→ **THE TASK**
The lines to extract run from the first line of the entries through the line that contains "assign frame_end = ss_n_i & ~ss_q;"; reproduce exactly those lines and no others.

→ **EXERCISE MATERIALS**
Background: an optimization exercise with open tools, aiming at small area. Do not read the settings as production practice. The RTL was checked by simulation tests, not by an equivalence proof against the original design. Power and IR drop assume default switching activity. The clock port is modelled as an ideal driver; clocking choices that lean on that would not hold on a real chip.

==> job 2239 <==
==> flow/design.v <==
package myo_bridge_pkg;
  localparam int frame_bytes_lp  = 86;
  localparam int status_bytes_lp = 48;
  localparam int wr_entries_lp   = 50;
  localparam int rd_entries_lp   = 20;
  localparam logic [2:0] fk_half = 3'd0;
  localparam logic [2:0] fk_word = 3'd1;
  localparam logic [2:0] fk_flag = 3'd2;
  localparam logic [2:0] fk_pair = 3'd3;
  localparam logic [2:0] fk_byte = 3'd4;
endpackage
module forearm_spi_bridge (
  input  logic        iCLK,
  input  logic        arst_n_i,
  input  logic        sck_i,
  input  logic        ss_n_i,
  input  logic        mosi_i,
  input  logic [31:0] av_readdata_i,
  input  logic        av_waitrequest_i,
  output logic        miso_o,
  output logic [15:0] av_address_o,
  output logic [31:0] av_writedata_o,
  output logic        av_write_o,
  output logic        av_read_o
);
  logic [2:0] ph_q;
  always_ff @(posedge iCLK or negedge arst_n_i)
    if (!arst_n_i) ph_q <= '0;
    else           ph_q <= ph_q + 3'd1;
  logic [7:0] phd;             
  always_comb
    for (int k = 0; k < 8; k++) phd[k] = (ph_q == 3'(7 - k));
  logic sck_q, ss_q;
  always_ff @(posedge iCLK) sck_q <= sck_i;
  always_ff @(posedge iCLK or negedge arst_n_i)
    if (!arst_n_i) ss_q <= 1'b1;
    else           ss_q <= ss_n_i;
  logic active, rise, frame_end, ss_edge;
  assign active    = ~ss_n_i;
  assign rise      = active & sck_i & ~sck_q;
  assign frame_end = ss_n_i & ~ss_q;
  assign ss_edge   = ss_n_i ^ ss_q;
  logic [8:0] n_q;
  always_ff @(posedge iCLK) begin
    if (ss_edge)   n_q <= '1;
    else if (rise) n_q <= n_q + 9'd1;
  end
  logic        busy_q, req_q, valid_q, rxstep_q;
  logic [6:0]  e_q;
  logic [2:0]  gap_q;
  logic        is_rd, done, byte_in, last;
  logic [6:0]  e_nx;
  assign is_rd   = (e_q >= 7'd56);
  assign done    = req_q & ~av_waitrequest_i;
  assign byte_in = rise & (n_q[2:0] == 3'd6);
  assign last    = (e_q == 7'd76);
  always_comb begin
    e_nx = e_q + 7'd1;
    if (e_q == 7'd15) e_nx = 7'd20;
    if (e_q == 7'd49) e_nx = 7'd52;
  end
  always_ff @(posedge iCLK or negedge arst_n_i)
    if (!arst_n_i) begin
      busy_q   <= 1'b0;
      req_q    <= 1'b0;
      valid_q  <= 1'b0;
    end else begin
      if (done && is_rd) valid_q <= 1'b1;
      if (frame_end) begin
        busy_q <= 1'b1;
        req_q  <= 1'b0;
      end else if (busy_q) begin
        if (done) req_q <= 1'b0;
        else if (!req_q && gap_q == 3'd7) begin
          if (last) busy_q <= 1'b0;
          else      req_q  <= 1'b1;
        end
      end
    end
  always_ff @(posedge iCLK) begin
    if (byte_in) rxstep_q <= 1'b1;
    else if (gap_q == 3'd7) rxstep_q <= 1'b0;
  end
  always_ff @(posedge iCLK) begin
    if (frame_end) e_q <= '0;
    else if (done) e_q <= e_nx;
    if (frame_end | done | byte_in) gap_q <= '0;
    else                            gap_q <= gap_q + 3'd1;
  end
  assign av_write_o = req_q & ~is_rd;
  assign av_read_o  = req_q & is_rd;
  logic is_word, is_half, is_flag, is_pair, is_byte, win;
  assign is_word = (e_q[6:2] == 5'd3);
  assign is_half = (e_q < 7'd12) || ((e_q >= 7'd20) && (e_q < 7'd40));
  assign is_flag = (e_q >= 7'd40) && (e_q < 7'd46);
  assign is_pair = (e_q >= 7'd46) && (e_q < 7'd50);
  assign is_byte = (e_q[6:2] == 5'd13);
  assign win     = busy_q & ~req_q;
  always_comb begin
    av_address_o = {3'd0, e_q[6:2], 6'd0, e_q[1:0]};
    case (e_q)
      7'd40:                      av_address_o = 16'h0b03;
      7'd41:                      av_address_o = 16'h0c03;
      7'd42, 7'd43, 7'd44, 7'd45: av_address_o = 16'h0d03;
      7'd46, 7'd47, 7'd48, 7'd49: av_address_o = 16'h0a03;
      default: begin
        case (e_q[6:2])
          5'd13: av_address_o[12:8] = 5'h14;
          5'd14: av_address_o[12:8] = 5'h0b;
          5'd15: av_address_o[12:8] = 5'h0c;
          5'd16: av_address_o[12:8] = 5'h0e;
          5'd17: av_address_o[12:8] = 5'h0d;
          5'd18: av_address_o[12:8] = 5'h0f;
          default: ;
        endcase
      end
    endcase
  end
  logic [3:0] step;            
  logic [3:0] tin;             
  logic [3:0] front;           
  logic [3:0] tap;             
  logic [31:0] wd_q;
  always_comb begin
    logic [3:0] ws, ss;
    ws = '0;
    ss = '0;
    if (is_half) ws = e_q[0] ? 4'b1100 : 4'b0011;
    if (is_word) ws = 4'b1111;
    if (e_q == 7'd45) ws = 4'b0001;
    if (e_q == 7'd49) ws = 4'b0010;
    if (is_byte) ws = 4'b0001 << {~e_q[1], e_q[0]};
    if (e_q >= 7'd57) ss = (e_q < 7'd61) ? 4'b1111 : (e_q[0] ? 4'b0011 : 4'b1100);
    step = ({4{win & ~is_rd}} & ws) | ({4{win}} & ss) |
           ({4{rxstep_q}} & (4'b0001 << n_q[4:3]));
  end
  logic       st_wide;
  logic [3:0] cb;
  assign st_wide = (e_q < 7'd61);
  always_comb
    for (int m = 0; m < 4; m++) cb[m] = |(wd_q[8 * m +: 8] & phd);
  assign tin[0] = rxstep_q ? cb[3] : cb[0];
  assign tin[1] = rxstep_q ? cb[3] : cb[1];
  assign tin[2] = rxstep_q ? cb[3] : (st_wide ? cb[2] : cb[0]);
  assign tin[3] = rxstep_q ? cb[3] : (st_wide ? cb[3] : cb[1]);
  for (genvar c = 0; c < 4; c++) begin : g_chain
    localparam int L = (c < 2) ? 22 : 21;
    logic [7:0] r_q [L];
    for (genvar k = 0; k < L; k++) begin : g_ring
      logic nb;
      if (k == L - 1) begin : g_tail
        assign nb = tin[c];
      end else begin : g_mid
        assign nb = r_q[k + 1][7];
      end
      always_ff @(posedge iCLK)
        r_q[k] <= {r_q[k][6:0], step[c] ? nb : r_q[k][7]};
    end
    assign front[c] = r_q[0][7];
    if (c == 0) begin : g_tap0
      assign tap[c] = (win & e_q[0]) ? r_q[L - 11][7] : r_q[L - 12][7];
    end else begin : g_tap
      assign tap[c] = r_q[L - 12][7];
    end
  end
  logic [3:0] ft;
  logic [1:0] fchain;
  logic       fzero, past_q;
  logic       cur_q, nxt_q;
  assign ft     = {1'b0, n_q[2:0]} + (rise ? 4'd3 : 4'd2);
  assign fchain = n_q[4:3] + {1'b0, ft[3]};
  assign fzero  = past_q | (rise & (n_q == 9'd381));
  always_ff @(posedge iCLK) begin
    if (ss_edge)    past_q <= 1'b0;
    else if (fzero) past_q <= 1'b1;
  end
  always_ff @(posedge iCLK or negedge arst_n_i)
    if (!arst_n_i) cur_q <= 1'b0;
    else if (active ? rise : (ph_q == 3'd0))
      cur_q <= active ? nxt_q : (tap[0] & valid_q);
  always_ff @(posedge iCLK)
    if (ph_q == ft[2:0]) nxt_q <= tap[fchain] & valid_q & ~fzero;
  assign miso_o = cur_q;
  logic [3:0]  v;              
  logic [7:0]  ld;             
  logic        ld0, ld1;       
  logic        sh;             
  logic [31:0] de, d;
  always_comb begin
    v[0] = front[{~e_q[1], e_q[0]}];           
    if (is_half) v[0] = e_q[0] ? front[2] : front[0];
    if (is_word | is_flag) v[0] = front[0];
    if (is_pair) v[0] = front[1];
    v[1] = is_word ? front[1] : ((e_q[0] ? front[3] : front[1]) & is_half);
    v[2] = front[2] & is_word;
    v[3] = front[3] & is_word;
  end
  assign ld  = {8{win & ~is_rd}} & phd;
  assign ld0 = win & ~is_rd & (is_flag ? (ph_q == e_q[2:0]) :
                               is_pair ? (ph_q == {~e_q[1], e_q[0], 1'b1}) : phd[0]);
  assign ld1 = win & ~is_rd & (is_pair ? (ph_q == {~e_q[1], e_q[0], 1'b0}) : phd[1]);
  assign sh  = rise;
  always_comb begin
    for (int i = 0; i < 32; i++) begin
      de[i] = done | ld[i % 8];
      d[i]  = done ? av_readdata_i[i] : v[i / 8];
    end
    for (int i = 2; i < 8; i++) d[i] = done ? av_readdata_i[i] : (v[0] & ~(is_flag | is_pair));
    de[0] = done | ld0;
    de[1] = done | ld1;
    d[1]  = done ? av_readdata_i[1] : (v[0] & ~is_flag);
    for (int i = 24; i < 32; i++) begin
      de[i] = done | ld[i % 8] | sh;
      d[i]  = done ? av_readdata_i[i] : (sh ? ((i == 24) ? mosi_i : wd_q[i - 1]) : v[3]);
    end
  end
  always_ff @(posedge iCLK)
    for (int i = 0; i < 32; i++)
      if (de[i]) wd_q[i] <= d[i];
  assign av_writedata_o = wd_q;
endmodule
==> flow/flow/run.sh <==
#!/bin/bash
# Standard ORFS layout with two changes:
#  - clock tree: no dummy loads, leaf clusters of up to 30 sinks within 100 um
#    driven by clkbuf_16, clkbuf_8 above them
#  - port buffers: the smallest buffer cell instead of the default choice
set -euo pipefail
export CTS_ARGS="-sink_clustering_enable -repair_clock_nets -dont_use_dummy_load -sink_clustering_size 30 -sink_clustering_max_diameter 100 -sink_clustering_buffer sky130_fd_sc_hd__clkbuf_16 -buf_list sky130_fd_sc_hd__clkbuf_8"
export BUFFER_PORTS_ARGS="-buffer_cell sky130_fd_sc_hd__buf_1"
bash standard.sh > standard.log 2>&1
==> flow/standard.sh <==
#!/bin/bash
# synth_recipe.tcl (not shown) runs the flow's synth.tcl, then flattens the netlist and writes it again
# the make line also repeats each setting of config.mk as NAME=value (left out here)
make -C /OpenROAD-flow-scripts/flow DESIGN_CONFIG=/design/flow/config.mk WORK_HOME=/design/flow/orfs CLKGATE_MAP_FILE= SYNTH_SCRIPT=/design/flow/synth_recipe.tcl "${@:-finish}"
==> flow/config.mk <==
export PLATFORM = sky130hd
export DESIGN_NAME = forearm_spi_bridge
export DESIGN_NICKNAME = forearm_spi_bridge
export VERILOG_FILES = /design/flow/design.v
export SDC_FILE = /design/flow/constraint.sdc
export NUM_CORES = 4
export LEC_CHECK = 0
export CAP_MARGIN = 20
export CORE_MARGIN = 2
export CORE_UTILIZATION = 65
export PLACE_DENSITY = 0.75
export SLEW_MARGIN = 20
==> flow/constraint.sdc <==
create_clock -name core_clock -period 10.0 [get_ports {iCLK}]
set_input_delay 2.0000 -clock core_clock [delete_from_list [all_inputs] [get_ports {iCLK}]]
set_output_delay 2.0000 -clock core_clock [all_outputs]
set_load 0.01 [all_outputs]
==> job 4301 (differences from job 2239) <==
--- a/flow/design.v
+++ b/flow/design.v
@@ -168,6 +168,6 @@
   logic       fzero, past_q;
-  logic       cur_q, nxt_q;
-  assign ft     = {1'b0, n_q[2:0]} + (rise ? 4'd3 : 4'd2);
+  logic       cur_q;
+  assign ft     = {1'b0, n_q[2:0]} + (rise ? 4'd2 : 4'd1);
   assign fchain = n_q[4:3] + {1'b0, ft[3]};
-  assign fzero  = past_q | (rise & (n_q == 9'd381));
+  assign fzero  = past_q | (rise & (n_q == 9'd382));
   always_ff @(posedge iCLK) begin
@@ -178,6 +178,4 @@
     if (!arst_n_i) cur_q <= 1'b0;
-    else if (active ? rise : (ph_q == 3'd0))
-      cur_q <= active ? nxt_q : (tap[0] & valid_q);
-  always_ff @(posedge iCLK)
-    if (ph_q == ft[2:0]) nxt_q <= tap[fchain] & valid_q & ~fzero;
+    else if (ph_q == ft[2:0])
+      cur_q <= tap[fchain] & valid_q & ~fzero;
   assign miso_o = cur_q;
--- a/flow/flow/run.sh
+++ b/flow/flow/run.sh
@@ -1,3 +1,6 @@
 #!/bin/bash
-# Standard ORFS layout with two changes:
+# Standard ORFS layout with three changes:
+#  - synthesis maps the logic with an area-oriented ABC script (flow/abc_map.script)
+#    in place of ORFS's delay-oriented one; everything else in synthesis, and so
+#    every register, is as in the standard synthesis
 #  - clock tree: no dummy loads, leaf clusters of up to 30 sinks within 100 um
@@ -6,2 +9,7 @@
 set -euo pipefail
+here=$(cd "$(dirname "$0")" && pwd)
+rm -rf scripts_local
+cp -r "$FLOW_HOME/scripts" scripts_local
+cp "$here/abc_map.script" scripts_local/abc_speed.script
+export SCRIPTS_DIR="$PWD/scripts_local"
 export CTS_ARGS="-sink_clustering_enable -repair_clock_nets -dont_use_dummy_load -sink_clustering_size 30 -sink_clustering_max_diameter 100 -sink_clustering_buffer sky130_fd_sc_hd__clkbuf_16 -buf_list sky130_fd_sc_hd__clkbuf_8"
==> flow/flow/abc_map.script (new file) <==
strash
dc2
dch
amap
topo
==> results by group <==
Status
  – Run status: no timing/DRC/antenna violations

STA
  – WHS: around 0.32 ns
  – Final period util: between 50% and 60%
  – Tmin final: around 5.7 ns

Critical path
  – Worst r2r dst: g_chain[0].r_q[3][0]
  – Worst-path cell chain: clkinv_1 > ha_1 > clkinv_1 > nor3_1 > a2111oi_0 > clkinv_1 > o311ai_0 > buf_1
  – Reg2reg setup slack: 5.96 ns
  – Crit-path max FO: 16

Global route
  – Number of global-route vias before repair: 8812
  – First-pass GRT wire length: about 45 mm
  – Gr usage total: 19.5%

Detailed routing
  – Vias: around 9.0k
  – DR pass1 iterations: 7

Pwr
  – Clock Power: approximately 1300 uW
  – Maximum vdd drop: approximately 0.23 mV
  – P_int: around 5300 uW

Synth
  – Commonest cells in the netlist: dfxtp_1 (710), clkinv_1 (98), o22a_1 (83), nor2_1 (66), o21ai_0 (52)
  – Synth Area in Adders: 1.34%

Floorplan
  – Die width: approximately 170 um

Place
  – Gpl congestion: a little over 0.9

Final layout
  – Nonclk inv count: 98
  – Ratio of cells with drive above 1 in the final layout: about 2.9%
(the above is from job 4301)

→ **EXPECTED ANSWER**
Background: an optimization exercise with open tools, aiming at small area. Do not read the settings as production practice. The RTL was checked by simulation tests, not by an equivalence proof against the original design. Power and IR drop assume default switching activity. The clock port is modelled as an ideal driver; clocking choices that lean on that would not hold on a real chip.

==> job 2239 <==
==> flow/design.v <==
package myo_bridge_pkg;
  localparam int frame_bytes_lp  = 86;
  localparam int status_bytes_lp = 48;
  localparam int wr_entries_lp   = 50;
  localparam int rd_entries_lp   = 20;
  localparam logic [2:0] fk_half = 3'd0;
  localparam logic [2:0] fk_word = 3'd1;
  localparam logic [2:0] fk_flag = 3'd2;
  localparam logic [2:0] fk_pair = 3'd3;
  localparam logic [2:0] fk_byte = 3'd4;
endpackage
module forearm_spi_bridge (
  input  logic        iCLK,
  input  logic        arst_n_i,
  input  logic        sck_i,
  input  logic        ss_n_i,
  input  logic        mosi_i,
  input  logic [31:0] av_readdata_i,
  input  logic        av_waitrequest_i,
  output logic        miso_o,
  output logic [15:0] av_address_o,
  output logic [31:0] av_writedata_o,
  output logic        av_write_o,
  output logic        av_read_o
);
  logic [2:0] ph_q;
  always_ff @(posedge iCLK or negedge arst_n_i)
    if (!arst_n_i) ph_q <= '0;
    else           ph_q <= ph_q + 3'd1;
  logic [7:0] phd;             
  always_comb
    for (int k = 0; k < 8; k++) phd[k] = (ph_q == 3'(7 - k));
  logic sck_q, ss_q;
  always_ff @(posedge iCLK) sck_q <= sck_i;
  always_ff @(posedge iCLK or negedge arst_n_i)
    if (!arst_n_i) ss_q <= 1'b1;
    else           ss_q <= ss_n_i;
  logic active, rise, frame_end, ss_edge;
  assign active    = ~ss_n_i;
  assign rise      = active & sck_i & ~sck_q;
  assign frame_end = ss_n_i & ~ss_q;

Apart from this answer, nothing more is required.